[Material provided Boundary: Start]

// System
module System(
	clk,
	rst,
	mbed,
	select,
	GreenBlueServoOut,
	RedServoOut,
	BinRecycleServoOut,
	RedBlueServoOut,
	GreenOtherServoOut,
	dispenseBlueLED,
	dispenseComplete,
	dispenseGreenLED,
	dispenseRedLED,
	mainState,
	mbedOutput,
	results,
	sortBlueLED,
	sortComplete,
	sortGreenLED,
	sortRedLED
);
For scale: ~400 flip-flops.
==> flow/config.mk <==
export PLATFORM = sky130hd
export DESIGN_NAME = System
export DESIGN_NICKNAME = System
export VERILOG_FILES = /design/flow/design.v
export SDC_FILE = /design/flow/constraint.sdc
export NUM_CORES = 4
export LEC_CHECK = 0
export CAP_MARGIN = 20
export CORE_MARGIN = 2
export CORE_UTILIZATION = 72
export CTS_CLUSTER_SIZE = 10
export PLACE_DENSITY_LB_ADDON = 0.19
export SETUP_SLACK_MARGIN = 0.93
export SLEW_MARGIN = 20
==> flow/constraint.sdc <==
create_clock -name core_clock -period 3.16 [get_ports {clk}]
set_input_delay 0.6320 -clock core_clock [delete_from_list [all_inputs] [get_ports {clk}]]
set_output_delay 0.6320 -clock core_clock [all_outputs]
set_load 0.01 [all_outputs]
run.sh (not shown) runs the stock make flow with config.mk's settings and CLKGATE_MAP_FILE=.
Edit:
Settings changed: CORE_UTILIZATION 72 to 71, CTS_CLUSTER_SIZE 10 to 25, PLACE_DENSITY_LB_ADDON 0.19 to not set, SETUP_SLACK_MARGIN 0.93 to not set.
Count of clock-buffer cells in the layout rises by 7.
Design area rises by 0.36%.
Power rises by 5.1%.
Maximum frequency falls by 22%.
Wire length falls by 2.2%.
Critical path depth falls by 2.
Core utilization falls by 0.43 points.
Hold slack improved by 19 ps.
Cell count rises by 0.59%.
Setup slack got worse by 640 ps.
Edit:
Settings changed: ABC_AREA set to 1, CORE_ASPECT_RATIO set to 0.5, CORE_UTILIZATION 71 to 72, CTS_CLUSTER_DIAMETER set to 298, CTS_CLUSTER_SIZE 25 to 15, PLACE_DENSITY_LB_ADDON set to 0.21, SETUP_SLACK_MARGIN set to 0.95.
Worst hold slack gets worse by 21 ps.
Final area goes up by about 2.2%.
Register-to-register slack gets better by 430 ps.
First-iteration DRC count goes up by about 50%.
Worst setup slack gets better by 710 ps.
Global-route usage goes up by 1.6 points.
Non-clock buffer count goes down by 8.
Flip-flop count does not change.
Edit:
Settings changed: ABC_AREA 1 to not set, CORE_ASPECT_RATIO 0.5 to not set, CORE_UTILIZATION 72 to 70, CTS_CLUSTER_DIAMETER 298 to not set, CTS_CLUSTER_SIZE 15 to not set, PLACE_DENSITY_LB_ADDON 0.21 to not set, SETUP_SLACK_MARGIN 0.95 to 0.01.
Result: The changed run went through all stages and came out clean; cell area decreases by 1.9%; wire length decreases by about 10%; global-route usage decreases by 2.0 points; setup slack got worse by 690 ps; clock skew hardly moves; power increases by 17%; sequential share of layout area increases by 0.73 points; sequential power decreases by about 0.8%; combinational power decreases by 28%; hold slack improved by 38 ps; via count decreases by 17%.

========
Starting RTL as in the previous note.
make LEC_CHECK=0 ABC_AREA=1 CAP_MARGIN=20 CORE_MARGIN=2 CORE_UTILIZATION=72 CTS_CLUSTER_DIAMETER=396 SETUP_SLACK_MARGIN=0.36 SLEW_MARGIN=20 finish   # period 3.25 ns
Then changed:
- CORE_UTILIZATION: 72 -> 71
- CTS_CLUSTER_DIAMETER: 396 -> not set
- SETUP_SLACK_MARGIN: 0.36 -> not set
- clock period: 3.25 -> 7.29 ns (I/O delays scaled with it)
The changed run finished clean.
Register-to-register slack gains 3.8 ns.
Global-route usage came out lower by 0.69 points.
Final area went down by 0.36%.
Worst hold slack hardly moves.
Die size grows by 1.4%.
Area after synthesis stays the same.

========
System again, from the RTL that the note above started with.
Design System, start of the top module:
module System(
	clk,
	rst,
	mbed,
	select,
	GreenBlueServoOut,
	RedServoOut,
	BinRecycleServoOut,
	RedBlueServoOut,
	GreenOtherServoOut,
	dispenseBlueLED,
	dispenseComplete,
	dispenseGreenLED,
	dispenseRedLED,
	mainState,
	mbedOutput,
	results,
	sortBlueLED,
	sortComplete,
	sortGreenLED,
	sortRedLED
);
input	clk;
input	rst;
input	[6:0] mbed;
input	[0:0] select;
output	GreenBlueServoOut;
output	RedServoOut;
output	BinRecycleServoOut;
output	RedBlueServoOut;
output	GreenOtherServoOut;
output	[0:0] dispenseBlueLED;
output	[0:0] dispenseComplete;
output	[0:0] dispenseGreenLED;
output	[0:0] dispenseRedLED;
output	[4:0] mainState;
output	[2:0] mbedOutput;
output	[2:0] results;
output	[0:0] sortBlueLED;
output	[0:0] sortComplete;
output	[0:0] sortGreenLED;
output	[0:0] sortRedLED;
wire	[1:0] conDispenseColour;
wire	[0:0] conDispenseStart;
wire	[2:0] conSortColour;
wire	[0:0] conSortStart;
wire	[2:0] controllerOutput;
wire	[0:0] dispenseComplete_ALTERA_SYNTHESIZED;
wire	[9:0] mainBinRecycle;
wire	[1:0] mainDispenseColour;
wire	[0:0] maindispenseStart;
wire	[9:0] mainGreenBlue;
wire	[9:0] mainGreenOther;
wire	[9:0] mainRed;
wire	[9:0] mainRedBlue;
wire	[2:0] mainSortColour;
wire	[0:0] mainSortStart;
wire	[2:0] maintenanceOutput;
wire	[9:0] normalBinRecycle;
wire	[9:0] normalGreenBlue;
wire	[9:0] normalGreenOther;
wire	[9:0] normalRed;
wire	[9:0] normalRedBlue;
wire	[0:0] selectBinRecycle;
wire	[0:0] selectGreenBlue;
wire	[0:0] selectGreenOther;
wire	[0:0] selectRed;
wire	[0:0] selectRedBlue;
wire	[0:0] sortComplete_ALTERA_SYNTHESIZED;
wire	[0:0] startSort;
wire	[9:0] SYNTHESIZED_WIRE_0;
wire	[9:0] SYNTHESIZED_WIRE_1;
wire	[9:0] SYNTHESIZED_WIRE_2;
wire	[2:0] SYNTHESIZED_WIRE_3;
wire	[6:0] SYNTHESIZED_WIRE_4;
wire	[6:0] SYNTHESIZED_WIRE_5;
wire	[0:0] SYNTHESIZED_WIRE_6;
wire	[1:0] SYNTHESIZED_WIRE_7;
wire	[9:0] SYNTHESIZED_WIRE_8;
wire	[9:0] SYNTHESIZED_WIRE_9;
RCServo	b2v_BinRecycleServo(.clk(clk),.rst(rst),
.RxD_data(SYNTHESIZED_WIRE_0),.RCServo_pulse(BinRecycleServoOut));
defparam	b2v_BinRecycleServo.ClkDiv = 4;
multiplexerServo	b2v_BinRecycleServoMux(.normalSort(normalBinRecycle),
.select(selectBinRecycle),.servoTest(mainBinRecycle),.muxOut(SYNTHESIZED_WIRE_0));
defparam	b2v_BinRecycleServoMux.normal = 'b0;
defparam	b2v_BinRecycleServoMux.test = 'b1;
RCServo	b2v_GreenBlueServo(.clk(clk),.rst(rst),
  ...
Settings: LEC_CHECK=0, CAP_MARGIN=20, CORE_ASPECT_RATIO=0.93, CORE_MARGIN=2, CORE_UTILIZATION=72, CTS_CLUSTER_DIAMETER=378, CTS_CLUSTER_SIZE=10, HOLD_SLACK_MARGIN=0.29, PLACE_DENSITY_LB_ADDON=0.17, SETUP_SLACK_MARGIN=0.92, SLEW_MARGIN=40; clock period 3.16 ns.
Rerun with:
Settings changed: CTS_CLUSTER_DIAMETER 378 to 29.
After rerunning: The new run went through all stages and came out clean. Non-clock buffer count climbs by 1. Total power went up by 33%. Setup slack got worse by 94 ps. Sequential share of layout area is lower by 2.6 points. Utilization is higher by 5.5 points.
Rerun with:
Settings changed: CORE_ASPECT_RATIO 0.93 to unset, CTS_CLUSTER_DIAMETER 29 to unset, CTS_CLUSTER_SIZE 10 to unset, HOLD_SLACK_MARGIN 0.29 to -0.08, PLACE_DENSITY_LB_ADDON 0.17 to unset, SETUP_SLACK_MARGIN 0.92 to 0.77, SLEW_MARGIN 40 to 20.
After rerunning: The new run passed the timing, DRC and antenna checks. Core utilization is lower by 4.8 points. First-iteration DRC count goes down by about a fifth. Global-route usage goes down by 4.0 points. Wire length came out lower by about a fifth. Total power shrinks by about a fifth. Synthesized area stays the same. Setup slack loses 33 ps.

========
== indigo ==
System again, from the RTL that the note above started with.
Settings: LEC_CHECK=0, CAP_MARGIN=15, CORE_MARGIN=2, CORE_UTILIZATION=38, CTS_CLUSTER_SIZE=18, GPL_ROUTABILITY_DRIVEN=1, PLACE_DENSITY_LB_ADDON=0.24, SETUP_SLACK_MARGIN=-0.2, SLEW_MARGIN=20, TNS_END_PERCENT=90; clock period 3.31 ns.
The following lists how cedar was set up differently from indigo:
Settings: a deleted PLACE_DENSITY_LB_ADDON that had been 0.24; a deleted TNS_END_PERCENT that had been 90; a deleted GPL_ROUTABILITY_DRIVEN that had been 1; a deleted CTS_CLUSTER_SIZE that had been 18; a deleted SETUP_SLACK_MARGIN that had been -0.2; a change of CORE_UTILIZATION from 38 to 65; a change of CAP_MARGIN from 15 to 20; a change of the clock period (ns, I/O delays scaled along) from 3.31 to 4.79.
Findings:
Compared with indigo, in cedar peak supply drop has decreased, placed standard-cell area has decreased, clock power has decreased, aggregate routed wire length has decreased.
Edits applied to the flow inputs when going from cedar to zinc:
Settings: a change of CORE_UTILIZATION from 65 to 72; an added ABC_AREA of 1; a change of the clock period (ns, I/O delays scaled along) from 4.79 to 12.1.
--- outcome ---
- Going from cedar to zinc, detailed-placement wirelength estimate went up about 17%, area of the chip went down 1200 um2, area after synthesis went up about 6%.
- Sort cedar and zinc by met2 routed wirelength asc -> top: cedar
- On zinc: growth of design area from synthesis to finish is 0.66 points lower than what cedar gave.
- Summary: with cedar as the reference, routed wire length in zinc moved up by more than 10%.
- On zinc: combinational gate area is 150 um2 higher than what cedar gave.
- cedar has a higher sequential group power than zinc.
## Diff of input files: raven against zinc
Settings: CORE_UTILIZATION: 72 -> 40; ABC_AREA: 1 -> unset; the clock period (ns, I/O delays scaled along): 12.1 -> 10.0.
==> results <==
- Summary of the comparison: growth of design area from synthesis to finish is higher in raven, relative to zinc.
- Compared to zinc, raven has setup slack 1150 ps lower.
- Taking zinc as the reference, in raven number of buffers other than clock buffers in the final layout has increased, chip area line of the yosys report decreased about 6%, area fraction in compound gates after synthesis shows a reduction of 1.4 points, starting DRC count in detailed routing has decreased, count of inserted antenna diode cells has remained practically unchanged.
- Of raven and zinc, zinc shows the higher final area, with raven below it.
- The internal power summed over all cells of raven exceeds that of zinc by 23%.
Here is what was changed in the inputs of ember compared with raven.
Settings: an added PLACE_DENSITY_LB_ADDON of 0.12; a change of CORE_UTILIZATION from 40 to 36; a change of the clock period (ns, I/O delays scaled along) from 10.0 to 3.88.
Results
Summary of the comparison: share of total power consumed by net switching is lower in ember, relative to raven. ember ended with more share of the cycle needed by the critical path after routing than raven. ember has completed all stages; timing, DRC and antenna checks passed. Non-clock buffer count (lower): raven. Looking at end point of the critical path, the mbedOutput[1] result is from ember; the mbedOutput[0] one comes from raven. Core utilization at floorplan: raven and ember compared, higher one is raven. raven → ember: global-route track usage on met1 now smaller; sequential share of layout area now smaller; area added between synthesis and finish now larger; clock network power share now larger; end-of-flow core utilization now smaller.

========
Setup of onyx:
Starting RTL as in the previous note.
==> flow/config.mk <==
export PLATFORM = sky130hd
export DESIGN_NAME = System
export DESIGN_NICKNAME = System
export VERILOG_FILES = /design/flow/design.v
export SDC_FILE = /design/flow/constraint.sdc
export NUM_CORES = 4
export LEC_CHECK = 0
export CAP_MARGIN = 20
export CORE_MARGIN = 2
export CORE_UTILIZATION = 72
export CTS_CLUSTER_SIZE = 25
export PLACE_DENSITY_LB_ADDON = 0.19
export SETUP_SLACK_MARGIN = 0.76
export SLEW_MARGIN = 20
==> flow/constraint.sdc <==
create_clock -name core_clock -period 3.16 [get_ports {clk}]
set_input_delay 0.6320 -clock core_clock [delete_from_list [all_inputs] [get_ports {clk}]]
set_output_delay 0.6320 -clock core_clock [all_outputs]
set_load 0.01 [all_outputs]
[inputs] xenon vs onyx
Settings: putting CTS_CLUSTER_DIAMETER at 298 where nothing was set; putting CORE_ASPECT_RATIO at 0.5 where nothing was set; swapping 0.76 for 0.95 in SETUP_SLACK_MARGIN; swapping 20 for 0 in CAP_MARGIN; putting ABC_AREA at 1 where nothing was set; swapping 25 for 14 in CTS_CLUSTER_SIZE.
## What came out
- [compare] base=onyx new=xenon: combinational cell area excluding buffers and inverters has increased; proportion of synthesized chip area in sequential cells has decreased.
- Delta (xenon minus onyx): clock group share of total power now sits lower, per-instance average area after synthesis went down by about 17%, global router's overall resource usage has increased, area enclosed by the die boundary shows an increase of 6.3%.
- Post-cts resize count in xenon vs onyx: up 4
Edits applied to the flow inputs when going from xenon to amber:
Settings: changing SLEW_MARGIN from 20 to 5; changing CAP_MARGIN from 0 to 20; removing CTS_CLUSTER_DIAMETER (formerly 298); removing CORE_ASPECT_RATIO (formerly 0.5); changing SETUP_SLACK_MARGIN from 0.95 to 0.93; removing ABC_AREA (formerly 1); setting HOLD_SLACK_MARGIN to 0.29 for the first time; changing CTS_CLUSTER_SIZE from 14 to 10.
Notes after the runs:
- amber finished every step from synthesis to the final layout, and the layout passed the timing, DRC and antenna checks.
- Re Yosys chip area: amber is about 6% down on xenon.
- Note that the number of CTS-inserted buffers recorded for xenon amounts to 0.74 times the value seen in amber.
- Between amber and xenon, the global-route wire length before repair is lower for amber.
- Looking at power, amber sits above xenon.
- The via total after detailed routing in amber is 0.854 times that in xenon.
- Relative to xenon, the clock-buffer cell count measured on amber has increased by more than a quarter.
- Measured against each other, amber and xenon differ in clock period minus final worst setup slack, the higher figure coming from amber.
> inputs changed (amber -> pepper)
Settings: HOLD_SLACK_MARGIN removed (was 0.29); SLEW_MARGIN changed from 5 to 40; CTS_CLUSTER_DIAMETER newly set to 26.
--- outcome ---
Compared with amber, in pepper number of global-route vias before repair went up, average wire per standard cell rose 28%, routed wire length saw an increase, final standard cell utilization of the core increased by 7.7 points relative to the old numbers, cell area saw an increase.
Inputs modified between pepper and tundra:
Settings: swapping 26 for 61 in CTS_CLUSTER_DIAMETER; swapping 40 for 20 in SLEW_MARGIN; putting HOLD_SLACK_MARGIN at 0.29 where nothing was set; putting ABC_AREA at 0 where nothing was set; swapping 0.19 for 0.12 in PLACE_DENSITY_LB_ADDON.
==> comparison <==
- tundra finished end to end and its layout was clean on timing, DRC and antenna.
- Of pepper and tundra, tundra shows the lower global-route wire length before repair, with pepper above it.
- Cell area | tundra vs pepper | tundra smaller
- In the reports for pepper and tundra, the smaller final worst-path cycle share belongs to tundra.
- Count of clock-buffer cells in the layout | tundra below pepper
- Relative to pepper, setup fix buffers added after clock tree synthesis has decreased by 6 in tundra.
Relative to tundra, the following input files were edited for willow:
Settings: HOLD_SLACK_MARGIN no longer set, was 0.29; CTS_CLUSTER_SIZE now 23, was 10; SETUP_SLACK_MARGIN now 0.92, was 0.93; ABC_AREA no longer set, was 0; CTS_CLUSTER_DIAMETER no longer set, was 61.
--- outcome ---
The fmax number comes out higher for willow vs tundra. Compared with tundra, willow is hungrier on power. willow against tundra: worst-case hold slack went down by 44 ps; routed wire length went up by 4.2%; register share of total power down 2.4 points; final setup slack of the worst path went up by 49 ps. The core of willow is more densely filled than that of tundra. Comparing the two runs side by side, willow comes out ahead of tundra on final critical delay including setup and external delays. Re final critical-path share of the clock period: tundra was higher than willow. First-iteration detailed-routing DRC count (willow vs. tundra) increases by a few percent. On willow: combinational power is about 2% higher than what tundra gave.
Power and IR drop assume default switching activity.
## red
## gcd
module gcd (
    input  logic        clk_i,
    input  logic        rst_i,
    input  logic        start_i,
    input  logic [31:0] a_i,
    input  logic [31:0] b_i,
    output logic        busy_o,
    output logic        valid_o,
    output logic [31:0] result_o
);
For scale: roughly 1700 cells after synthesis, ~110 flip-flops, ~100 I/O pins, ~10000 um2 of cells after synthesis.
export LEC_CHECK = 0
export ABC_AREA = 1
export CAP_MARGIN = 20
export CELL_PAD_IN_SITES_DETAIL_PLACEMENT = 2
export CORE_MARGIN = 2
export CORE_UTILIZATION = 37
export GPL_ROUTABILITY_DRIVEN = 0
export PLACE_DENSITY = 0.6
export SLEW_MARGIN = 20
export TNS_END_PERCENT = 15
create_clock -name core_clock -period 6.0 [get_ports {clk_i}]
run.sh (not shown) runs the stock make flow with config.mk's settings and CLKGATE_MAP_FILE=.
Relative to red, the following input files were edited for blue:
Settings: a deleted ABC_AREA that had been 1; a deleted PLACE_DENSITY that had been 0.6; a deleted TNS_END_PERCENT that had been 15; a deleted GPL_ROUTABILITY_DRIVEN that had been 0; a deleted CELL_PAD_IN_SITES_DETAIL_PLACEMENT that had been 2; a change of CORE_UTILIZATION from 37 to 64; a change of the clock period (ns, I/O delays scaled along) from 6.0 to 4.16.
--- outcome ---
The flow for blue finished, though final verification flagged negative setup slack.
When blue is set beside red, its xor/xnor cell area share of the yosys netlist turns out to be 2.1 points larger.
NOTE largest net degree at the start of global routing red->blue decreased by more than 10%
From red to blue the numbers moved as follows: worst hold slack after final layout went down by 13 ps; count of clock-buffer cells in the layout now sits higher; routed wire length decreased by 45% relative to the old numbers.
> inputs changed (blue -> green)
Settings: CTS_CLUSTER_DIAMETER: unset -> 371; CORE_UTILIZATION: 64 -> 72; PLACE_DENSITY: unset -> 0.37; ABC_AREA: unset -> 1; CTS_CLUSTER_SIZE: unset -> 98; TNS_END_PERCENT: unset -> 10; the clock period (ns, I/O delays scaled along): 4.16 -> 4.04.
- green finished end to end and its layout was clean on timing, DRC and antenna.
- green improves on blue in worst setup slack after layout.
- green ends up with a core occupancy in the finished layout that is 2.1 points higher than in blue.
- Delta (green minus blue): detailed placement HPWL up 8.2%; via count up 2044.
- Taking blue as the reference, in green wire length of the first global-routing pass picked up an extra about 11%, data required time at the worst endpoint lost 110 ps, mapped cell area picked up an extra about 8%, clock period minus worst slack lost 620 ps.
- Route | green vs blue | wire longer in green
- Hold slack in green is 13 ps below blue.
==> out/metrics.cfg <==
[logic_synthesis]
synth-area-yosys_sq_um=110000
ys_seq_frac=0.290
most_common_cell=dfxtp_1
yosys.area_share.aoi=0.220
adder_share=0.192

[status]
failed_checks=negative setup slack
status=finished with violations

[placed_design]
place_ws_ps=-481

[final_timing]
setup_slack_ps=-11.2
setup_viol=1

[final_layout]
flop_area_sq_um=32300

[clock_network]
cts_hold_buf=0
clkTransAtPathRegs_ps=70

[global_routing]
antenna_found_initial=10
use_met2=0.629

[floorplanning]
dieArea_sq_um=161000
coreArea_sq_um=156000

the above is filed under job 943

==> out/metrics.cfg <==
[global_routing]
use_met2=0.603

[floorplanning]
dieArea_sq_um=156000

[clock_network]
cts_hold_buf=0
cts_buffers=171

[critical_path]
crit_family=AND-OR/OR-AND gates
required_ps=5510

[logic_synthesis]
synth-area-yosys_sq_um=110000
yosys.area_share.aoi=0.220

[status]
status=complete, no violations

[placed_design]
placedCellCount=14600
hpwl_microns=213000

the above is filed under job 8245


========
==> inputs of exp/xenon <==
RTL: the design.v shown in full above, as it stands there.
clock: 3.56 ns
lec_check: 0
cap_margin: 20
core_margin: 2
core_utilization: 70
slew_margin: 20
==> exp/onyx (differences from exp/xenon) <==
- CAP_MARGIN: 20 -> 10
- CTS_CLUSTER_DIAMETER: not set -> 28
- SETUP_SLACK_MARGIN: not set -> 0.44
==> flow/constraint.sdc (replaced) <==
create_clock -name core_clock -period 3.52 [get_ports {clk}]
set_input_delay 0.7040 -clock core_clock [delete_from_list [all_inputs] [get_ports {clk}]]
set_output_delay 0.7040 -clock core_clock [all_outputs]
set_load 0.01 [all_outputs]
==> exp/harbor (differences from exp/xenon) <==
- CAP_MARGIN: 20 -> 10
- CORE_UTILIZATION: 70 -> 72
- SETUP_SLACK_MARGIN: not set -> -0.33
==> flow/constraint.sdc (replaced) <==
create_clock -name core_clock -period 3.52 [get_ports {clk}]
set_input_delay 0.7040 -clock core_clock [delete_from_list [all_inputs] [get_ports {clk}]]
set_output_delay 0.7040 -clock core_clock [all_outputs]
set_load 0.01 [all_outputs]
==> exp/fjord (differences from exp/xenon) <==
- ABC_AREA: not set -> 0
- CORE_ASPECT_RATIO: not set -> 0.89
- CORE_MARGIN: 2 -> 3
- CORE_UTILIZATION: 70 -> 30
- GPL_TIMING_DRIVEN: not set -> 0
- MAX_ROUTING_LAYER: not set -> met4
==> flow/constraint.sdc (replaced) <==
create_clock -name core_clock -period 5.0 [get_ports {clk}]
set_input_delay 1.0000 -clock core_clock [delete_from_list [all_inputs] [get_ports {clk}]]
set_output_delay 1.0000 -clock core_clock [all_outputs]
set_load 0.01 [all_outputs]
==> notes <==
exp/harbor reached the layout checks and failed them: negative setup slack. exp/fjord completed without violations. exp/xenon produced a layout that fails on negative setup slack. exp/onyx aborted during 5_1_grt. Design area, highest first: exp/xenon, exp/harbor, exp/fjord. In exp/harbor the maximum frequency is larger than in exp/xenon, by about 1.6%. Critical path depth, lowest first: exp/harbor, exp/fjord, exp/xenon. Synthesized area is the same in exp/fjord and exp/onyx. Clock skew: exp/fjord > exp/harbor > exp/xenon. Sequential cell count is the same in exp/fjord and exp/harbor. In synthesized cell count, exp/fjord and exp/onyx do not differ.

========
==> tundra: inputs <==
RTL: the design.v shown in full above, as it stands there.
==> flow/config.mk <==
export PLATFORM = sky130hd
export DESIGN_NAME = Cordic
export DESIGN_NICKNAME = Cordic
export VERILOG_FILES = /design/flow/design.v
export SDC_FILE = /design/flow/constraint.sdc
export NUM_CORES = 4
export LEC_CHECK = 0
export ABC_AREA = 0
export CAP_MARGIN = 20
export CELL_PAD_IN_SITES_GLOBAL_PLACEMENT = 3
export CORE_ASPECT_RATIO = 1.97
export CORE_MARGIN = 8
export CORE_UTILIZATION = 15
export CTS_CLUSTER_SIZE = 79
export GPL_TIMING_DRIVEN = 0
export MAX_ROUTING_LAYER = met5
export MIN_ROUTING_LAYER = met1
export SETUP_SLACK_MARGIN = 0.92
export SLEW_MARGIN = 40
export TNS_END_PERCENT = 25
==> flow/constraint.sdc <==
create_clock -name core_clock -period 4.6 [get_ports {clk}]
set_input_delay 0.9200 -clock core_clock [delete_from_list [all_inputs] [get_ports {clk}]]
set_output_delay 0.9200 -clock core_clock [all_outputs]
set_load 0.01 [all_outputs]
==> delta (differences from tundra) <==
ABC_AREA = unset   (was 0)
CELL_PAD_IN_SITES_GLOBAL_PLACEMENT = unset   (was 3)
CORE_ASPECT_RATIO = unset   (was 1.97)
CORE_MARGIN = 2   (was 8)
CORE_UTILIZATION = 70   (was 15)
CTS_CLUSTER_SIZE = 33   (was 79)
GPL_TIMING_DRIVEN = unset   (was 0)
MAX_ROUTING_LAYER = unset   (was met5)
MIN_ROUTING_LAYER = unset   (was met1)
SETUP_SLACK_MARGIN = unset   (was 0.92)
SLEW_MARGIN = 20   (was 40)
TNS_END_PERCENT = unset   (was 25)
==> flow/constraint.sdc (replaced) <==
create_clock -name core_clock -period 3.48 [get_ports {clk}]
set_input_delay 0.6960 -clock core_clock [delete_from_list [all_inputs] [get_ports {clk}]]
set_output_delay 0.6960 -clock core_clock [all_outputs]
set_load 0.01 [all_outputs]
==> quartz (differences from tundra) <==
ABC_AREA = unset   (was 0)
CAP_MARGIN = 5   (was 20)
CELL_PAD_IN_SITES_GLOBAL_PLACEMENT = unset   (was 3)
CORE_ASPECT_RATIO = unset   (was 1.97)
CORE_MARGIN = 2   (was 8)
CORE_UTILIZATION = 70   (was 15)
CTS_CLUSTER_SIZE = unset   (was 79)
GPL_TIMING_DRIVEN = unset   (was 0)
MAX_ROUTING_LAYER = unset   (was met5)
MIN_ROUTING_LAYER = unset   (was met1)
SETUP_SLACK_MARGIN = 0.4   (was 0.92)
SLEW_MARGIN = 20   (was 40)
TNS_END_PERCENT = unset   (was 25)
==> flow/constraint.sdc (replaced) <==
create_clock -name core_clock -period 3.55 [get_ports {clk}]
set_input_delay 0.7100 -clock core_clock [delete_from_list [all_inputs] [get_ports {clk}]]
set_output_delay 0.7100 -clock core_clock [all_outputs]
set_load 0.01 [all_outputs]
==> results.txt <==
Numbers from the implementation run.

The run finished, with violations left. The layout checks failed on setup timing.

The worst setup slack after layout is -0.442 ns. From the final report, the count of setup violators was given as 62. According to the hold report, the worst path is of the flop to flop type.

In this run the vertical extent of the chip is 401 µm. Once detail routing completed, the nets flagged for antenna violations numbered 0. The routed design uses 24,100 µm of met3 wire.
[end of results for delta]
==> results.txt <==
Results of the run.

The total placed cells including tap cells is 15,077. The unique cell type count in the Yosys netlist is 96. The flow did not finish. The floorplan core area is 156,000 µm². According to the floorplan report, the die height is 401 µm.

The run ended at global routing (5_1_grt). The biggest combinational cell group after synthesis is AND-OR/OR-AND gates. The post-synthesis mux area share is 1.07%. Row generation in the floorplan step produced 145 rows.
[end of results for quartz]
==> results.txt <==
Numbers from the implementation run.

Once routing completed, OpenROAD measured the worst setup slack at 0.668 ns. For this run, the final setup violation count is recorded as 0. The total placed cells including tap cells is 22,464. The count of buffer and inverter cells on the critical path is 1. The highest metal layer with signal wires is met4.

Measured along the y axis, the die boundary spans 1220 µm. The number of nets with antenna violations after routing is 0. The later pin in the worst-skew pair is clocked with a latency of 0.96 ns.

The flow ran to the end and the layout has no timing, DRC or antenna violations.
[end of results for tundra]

[Material provided Boundary: End]

_Work task_. Your response should contain each line of the listing in which the word "quartz" occurs.

_Output_.
==> quartz (differences from tundra) <==
[end of results for quartz]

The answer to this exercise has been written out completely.